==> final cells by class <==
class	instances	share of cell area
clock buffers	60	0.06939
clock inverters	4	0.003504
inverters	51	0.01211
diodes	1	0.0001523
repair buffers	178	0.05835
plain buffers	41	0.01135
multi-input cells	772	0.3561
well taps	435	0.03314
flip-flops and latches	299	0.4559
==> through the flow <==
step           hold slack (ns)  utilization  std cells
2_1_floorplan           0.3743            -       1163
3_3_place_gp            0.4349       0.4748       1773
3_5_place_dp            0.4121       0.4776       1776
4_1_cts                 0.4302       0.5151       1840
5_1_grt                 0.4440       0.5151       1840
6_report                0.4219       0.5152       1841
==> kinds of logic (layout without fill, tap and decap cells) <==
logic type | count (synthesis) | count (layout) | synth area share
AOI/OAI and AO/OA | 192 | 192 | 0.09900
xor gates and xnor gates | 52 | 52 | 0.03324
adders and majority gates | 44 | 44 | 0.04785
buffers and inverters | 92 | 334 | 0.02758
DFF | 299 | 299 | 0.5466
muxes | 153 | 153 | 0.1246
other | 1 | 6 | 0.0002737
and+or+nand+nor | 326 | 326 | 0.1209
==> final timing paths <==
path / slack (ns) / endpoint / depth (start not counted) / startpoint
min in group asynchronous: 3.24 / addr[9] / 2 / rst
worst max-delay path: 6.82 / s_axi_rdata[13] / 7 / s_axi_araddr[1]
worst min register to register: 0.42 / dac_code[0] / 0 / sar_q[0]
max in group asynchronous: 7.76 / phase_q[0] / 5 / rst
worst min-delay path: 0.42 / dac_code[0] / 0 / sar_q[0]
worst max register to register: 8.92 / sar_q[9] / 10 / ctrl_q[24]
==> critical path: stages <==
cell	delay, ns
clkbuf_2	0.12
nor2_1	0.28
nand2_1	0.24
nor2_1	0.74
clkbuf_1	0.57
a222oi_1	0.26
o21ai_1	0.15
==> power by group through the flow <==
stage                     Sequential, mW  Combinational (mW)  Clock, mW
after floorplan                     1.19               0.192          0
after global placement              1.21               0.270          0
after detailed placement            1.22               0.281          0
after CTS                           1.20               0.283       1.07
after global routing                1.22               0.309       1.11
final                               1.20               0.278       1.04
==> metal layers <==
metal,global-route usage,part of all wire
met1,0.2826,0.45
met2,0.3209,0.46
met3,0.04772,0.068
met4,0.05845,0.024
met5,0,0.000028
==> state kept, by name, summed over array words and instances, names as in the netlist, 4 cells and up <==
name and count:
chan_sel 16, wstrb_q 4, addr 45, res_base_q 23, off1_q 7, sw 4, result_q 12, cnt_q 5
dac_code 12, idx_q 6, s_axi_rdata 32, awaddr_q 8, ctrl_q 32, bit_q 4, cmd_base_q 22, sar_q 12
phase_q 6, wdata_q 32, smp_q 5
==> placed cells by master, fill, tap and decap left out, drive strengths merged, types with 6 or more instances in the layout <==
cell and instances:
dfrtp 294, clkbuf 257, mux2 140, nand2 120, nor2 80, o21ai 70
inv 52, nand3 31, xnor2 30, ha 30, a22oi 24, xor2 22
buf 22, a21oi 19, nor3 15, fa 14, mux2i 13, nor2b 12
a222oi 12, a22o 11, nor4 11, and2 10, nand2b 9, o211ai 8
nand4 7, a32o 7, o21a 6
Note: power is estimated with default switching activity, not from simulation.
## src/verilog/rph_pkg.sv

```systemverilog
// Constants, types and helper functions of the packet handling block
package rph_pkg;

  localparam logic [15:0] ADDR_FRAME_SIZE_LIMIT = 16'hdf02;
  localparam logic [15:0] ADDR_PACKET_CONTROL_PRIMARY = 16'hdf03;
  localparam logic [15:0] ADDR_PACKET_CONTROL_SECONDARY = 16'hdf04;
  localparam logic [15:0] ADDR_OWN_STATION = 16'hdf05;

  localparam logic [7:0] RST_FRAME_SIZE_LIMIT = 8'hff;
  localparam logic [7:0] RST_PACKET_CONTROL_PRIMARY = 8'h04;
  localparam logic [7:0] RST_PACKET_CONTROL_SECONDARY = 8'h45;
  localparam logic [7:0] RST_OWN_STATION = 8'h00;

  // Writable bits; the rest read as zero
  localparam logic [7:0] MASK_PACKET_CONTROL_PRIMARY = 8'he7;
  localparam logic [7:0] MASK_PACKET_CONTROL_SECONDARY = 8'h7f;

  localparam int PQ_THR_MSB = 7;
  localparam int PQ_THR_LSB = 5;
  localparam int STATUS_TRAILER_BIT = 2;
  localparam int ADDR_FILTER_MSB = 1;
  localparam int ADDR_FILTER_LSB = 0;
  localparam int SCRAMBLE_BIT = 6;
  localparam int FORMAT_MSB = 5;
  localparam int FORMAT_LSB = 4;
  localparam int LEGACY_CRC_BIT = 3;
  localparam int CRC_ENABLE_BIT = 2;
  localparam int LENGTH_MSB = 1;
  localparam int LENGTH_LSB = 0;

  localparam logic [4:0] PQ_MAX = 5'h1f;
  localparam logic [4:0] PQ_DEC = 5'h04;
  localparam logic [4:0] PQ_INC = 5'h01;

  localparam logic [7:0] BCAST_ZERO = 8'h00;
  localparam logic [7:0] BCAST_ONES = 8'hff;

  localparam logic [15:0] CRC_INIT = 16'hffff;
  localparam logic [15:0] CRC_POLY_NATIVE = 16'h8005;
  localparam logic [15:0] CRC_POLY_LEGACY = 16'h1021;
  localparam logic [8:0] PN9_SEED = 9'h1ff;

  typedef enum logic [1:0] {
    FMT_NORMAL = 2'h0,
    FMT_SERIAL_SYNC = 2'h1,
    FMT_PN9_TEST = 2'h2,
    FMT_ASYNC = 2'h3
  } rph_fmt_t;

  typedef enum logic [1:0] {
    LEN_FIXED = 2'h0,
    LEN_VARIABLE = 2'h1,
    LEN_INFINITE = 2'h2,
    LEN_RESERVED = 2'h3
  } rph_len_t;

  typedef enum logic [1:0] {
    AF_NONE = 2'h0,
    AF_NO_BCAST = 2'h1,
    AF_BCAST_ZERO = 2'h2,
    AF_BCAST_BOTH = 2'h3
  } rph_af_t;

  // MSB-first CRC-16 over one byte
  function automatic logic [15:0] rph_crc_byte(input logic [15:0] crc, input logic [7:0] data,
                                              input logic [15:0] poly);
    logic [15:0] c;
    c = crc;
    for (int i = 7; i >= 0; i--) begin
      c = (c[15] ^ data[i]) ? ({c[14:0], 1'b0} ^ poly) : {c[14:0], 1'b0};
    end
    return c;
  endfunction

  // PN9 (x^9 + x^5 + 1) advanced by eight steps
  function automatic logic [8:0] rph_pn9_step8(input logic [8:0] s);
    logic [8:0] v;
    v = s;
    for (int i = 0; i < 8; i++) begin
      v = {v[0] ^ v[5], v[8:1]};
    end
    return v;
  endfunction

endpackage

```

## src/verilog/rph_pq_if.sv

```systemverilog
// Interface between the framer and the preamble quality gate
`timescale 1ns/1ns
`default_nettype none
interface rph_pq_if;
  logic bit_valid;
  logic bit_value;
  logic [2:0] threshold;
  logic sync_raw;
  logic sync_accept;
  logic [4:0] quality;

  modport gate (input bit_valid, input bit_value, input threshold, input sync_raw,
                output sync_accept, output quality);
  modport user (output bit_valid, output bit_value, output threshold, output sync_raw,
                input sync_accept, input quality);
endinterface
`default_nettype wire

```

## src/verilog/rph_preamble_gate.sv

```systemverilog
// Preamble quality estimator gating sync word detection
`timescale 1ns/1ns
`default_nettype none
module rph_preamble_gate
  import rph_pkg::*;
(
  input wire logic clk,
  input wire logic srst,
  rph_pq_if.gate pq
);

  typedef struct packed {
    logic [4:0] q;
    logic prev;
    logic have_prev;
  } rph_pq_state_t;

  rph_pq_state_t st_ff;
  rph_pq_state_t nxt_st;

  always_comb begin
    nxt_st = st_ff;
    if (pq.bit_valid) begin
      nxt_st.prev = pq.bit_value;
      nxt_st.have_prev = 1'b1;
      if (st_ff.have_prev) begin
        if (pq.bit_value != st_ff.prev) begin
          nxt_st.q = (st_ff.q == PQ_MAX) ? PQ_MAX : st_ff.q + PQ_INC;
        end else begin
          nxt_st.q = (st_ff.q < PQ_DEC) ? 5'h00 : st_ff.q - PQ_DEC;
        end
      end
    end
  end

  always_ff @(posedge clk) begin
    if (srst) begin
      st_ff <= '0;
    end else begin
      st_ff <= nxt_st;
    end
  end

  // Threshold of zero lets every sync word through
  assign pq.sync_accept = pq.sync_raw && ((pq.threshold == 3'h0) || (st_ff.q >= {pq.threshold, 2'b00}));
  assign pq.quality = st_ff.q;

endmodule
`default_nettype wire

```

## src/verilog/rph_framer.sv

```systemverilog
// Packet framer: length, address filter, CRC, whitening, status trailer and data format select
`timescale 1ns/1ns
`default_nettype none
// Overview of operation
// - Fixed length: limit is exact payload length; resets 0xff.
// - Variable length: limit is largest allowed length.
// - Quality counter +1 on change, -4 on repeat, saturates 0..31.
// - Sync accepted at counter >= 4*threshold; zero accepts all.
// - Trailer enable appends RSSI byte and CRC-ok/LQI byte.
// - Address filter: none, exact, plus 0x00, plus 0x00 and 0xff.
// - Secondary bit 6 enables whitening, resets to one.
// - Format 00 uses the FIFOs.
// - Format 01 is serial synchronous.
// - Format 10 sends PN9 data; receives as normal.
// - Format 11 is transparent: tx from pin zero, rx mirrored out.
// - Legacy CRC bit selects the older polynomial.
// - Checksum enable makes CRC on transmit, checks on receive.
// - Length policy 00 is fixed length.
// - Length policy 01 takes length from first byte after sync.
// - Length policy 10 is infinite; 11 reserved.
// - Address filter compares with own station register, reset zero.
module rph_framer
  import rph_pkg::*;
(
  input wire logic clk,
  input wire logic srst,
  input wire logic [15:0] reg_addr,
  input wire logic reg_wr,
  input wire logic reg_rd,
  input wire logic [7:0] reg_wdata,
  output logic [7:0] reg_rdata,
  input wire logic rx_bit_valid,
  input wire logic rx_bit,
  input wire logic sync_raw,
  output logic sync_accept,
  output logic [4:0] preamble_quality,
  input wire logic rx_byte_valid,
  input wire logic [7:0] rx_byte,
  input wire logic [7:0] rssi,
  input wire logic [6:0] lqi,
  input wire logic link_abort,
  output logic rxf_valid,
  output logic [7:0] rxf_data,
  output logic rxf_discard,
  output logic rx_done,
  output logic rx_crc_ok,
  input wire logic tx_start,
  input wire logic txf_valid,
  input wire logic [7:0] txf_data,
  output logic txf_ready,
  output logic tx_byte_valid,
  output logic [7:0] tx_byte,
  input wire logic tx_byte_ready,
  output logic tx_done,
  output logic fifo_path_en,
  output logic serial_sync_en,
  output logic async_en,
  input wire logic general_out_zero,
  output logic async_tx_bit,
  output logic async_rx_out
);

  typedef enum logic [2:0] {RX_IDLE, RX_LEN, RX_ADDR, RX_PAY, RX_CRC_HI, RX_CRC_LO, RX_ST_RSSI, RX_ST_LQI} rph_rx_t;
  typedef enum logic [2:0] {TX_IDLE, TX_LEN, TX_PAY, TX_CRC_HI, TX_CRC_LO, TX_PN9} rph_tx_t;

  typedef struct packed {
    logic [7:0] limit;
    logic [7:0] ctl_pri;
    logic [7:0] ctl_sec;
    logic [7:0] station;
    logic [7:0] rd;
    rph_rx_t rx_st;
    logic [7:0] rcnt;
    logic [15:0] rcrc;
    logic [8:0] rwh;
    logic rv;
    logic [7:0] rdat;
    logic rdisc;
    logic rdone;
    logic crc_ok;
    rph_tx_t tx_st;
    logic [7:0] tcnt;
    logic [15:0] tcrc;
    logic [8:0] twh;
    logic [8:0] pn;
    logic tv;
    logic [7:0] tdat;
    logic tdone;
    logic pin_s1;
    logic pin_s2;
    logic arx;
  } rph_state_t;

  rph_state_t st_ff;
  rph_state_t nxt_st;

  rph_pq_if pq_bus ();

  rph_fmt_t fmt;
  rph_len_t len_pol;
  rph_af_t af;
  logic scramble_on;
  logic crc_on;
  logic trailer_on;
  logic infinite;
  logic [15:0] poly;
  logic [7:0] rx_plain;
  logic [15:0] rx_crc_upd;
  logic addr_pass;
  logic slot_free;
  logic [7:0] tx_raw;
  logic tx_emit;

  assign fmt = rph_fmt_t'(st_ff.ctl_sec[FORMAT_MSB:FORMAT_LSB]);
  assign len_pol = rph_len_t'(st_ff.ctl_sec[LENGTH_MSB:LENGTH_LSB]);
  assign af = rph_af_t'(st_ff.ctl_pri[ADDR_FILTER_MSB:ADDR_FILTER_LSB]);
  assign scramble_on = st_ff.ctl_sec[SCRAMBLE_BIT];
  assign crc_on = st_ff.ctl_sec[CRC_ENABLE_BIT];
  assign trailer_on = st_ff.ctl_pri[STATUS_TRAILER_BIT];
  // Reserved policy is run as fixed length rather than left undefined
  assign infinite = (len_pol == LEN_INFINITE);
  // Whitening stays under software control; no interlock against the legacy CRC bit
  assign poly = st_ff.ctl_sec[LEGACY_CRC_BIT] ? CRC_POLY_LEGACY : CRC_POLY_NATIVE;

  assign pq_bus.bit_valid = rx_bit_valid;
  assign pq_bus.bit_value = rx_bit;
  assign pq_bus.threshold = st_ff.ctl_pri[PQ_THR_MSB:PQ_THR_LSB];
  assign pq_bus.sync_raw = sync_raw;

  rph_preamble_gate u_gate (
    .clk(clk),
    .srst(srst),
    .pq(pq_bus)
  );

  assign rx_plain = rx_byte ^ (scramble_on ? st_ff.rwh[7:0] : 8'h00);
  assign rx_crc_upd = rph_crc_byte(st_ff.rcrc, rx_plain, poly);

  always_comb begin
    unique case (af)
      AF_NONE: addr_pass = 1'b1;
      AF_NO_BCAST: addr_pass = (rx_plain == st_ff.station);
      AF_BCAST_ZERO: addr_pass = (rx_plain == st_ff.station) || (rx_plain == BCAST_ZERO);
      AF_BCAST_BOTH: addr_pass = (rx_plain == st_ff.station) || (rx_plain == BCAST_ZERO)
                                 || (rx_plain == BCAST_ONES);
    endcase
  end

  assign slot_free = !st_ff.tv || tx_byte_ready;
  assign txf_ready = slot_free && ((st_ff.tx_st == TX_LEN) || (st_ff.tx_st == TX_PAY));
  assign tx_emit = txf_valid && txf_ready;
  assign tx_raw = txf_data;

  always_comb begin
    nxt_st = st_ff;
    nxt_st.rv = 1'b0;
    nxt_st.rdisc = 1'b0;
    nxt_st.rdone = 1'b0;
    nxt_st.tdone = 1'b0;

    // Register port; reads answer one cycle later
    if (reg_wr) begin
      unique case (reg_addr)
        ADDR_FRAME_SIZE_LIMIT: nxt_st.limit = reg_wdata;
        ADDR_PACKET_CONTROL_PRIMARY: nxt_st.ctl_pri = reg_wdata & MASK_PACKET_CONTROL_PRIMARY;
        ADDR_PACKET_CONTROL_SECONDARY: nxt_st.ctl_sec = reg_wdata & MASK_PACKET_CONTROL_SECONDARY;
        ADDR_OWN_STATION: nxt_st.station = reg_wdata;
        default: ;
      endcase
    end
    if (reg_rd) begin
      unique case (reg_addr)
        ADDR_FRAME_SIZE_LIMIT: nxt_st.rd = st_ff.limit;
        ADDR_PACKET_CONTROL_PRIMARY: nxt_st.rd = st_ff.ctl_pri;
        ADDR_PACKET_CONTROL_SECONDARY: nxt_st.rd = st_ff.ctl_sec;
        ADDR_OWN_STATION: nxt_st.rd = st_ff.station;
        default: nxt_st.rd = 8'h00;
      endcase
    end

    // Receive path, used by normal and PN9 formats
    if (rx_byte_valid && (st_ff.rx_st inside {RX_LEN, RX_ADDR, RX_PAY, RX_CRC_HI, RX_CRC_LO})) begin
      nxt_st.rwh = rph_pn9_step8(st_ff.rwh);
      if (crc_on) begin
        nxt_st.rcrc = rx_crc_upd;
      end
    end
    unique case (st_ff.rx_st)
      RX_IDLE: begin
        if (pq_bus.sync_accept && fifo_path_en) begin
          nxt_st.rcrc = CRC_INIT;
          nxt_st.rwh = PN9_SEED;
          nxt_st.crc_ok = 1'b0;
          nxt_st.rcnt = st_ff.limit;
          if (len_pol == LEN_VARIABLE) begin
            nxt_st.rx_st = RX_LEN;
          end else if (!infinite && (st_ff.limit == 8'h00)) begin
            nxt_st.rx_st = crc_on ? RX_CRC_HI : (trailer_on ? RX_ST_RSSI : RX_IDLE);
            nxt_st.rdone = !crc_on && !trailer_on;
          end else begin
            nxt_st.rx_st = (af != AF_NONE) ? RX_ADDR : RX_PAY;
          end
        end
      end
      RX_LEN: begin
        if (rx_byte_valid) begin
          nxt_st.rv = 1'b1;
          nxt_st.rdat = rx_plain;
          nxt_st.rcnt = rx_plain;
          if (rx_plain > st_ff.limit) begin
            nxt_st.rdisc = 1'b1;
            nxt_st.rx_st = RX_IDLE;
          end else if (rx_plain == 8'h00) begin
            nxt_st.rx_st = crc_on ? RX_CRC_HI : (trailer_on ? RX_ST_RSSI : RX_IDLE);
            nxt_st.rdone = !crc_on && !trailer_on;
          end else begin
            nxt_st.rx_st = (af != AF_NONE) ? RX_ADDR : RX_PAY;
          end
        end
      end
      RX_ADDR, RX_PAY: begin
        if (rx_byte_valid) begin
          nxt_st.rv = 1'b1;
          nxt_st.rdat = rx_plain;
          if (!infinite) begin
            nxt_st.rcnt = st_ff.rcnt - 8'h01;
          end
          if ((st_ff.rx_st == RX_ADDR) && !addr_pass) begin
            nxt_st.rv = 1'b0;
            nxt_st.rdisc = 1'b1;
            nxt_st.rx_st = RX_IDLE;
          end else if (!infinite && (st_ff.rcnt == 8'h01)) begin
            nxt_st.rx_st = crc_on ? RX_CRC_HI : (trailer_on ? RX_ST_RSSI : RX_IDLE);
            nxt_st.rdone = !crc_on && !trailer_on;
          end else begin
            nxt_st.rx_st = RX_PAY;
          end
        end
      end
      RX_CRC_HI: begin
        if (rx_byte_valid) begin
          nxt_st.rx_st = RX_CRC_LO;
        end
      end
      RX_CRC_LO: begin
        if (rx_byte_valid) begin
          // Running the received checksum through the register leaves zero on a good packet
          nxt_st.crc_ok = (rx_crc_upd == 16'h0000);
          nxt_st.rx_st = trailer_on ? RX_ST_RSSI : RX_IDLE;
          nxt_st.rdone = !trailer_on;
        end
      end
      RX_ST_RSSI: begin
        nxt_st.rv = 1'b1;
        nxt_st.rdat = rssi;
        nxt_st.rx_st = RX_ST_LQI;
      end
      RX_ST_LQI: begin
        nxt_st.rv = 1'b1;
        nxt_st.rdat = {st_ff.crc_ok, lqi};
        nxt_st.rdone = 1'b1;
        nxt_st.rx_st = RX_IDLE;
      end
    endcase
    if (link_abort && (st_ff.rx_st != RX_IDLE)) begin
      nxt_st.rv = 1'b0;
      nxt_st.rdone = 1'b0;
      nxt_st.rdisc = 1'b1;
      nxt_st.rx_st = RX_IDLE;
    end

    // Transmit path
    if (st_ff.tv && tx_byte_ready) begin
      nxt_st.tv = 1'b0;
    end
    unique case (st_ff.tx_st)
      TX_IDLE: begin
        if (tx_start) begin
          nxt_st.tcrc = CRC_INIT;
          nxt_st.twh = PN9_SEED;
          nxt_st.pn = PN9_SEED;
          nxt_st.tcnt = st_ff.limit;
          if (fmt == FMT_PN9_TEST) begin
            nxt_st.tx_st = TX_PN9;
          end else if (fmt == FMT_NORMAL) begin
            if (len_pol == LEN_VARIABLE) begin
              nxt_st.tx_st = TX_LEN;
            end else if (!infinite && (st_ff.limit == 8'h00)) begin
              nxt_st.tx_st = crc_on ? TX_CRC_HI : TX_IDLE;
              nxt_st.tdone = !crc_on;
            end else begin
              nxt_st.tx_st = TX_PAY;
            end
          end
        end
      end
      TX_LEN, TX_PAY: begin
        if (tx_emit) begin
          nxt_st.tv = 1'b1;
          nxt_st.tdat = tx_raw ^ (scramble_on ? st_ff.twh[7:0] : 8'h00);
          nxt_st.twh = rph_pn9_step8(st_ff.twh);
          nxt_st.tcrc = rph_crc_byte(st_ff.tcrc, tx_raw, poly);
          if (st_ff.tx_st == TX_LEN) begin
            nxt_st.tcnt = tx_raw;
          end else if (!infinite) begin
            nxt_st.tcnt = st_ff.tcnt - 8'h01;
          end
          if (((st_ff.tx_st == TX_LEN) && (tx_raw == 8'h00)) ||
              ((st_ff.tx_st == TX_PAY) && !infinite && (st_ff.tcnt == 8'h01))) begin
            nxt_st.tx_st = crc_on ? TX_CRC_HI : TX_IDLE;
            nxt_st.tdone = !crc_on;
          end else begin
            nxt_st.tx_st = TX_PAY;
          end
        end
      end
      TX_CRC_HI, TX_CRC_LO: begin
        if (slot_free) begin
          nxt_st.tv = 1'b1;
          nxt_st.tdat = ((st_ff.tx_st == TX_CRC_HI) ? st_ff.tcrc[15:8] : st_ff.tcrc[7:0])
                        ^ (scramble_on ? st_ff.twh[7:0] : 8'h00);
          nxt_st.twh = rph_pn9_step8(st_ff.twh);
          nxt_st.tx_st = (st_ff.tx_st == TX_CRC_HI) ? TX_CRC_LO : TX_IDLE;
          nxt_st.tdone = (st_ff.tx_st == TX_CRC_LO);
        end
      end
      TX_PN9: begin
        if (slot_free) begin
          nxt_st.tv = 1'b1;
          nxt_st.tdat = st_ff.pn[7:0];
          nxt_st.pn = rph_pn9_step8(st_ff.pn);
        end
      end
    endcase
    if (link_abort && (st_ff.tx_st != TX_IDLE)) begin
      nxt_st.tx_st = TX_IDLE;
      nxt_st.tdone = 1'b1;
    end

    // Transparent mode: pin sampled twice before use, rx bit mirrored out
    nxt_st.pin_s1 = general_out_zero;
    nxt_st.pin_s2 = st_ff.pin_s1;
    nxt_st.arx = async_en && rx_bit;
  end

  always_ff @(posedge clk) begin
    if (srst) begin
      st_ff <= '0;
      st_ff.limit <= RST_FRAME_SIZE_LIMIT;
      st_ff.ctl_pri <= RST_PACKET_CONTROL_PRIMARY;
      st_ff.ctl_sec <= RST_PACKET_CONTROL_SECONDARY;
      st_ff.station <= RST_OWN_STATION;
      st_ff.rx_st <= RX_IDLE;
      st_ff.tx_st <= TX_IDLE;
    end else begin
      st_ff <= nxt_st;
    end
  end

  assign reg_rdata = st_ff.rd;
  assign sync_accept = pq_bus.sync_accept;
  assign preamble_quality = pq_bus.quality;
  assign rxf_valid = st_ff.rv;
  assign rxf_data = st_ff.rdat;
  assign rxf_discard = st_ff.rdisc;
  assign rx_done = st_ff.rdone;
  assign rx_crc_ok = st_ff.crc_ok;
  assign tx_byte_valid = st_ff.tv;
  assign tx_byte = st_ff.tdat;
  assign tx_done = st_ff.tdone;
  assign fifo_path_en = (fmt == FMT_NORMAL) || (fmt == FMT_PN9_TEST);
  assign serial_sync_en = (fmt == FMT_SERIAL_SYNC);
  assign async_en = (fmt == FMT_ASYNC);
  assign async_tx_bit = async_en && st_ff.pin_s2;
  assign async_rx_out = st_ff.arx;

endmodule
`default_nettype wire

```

# [EXERCISE REQUIREMENTS]
Taking the lines above, repeat exactly those from the line that contains "chan_sel 16, wstrb_q" through the line that contains "nand4 7, a32o 7, o21a 6", and both of those lines as well. Include nothing else.

# [SOLUTION TO THE PROBLEM]
chan_sel 16, wstrb_q 4, addr 45, res_base_q 23, off1_q 7, sw 4, result_q 12, cnt_q 5
dac_code 12, idx_q 6, s_axi_rdata 32, awaddr_q 8, ctrl_q 32, bit_q 4, cmd_base_q 22, sar_q 12
phase_q 6, wdata_q 32, smp_q 5
==> placed cells by master, fill, tap and decap left out, drive strengths merged, types with 6 or more instances in the layout <==
cell and instances:
dfrtp 294, clkbuf 257, mux2 140, nand2 120, nor2 80, o21ai 70
inv 52, nand3 31, xnor2 30, ha 30, a22oi 24, xor2 22
buf 22, a21oi 19, nor3 15, fa 14, mux2i 13, nor2b 12
a222oi 12, a22o 11, nor4 11, and2 10, nand2b 9, o211ai 8
nand4 7, a32o 7, o21a 6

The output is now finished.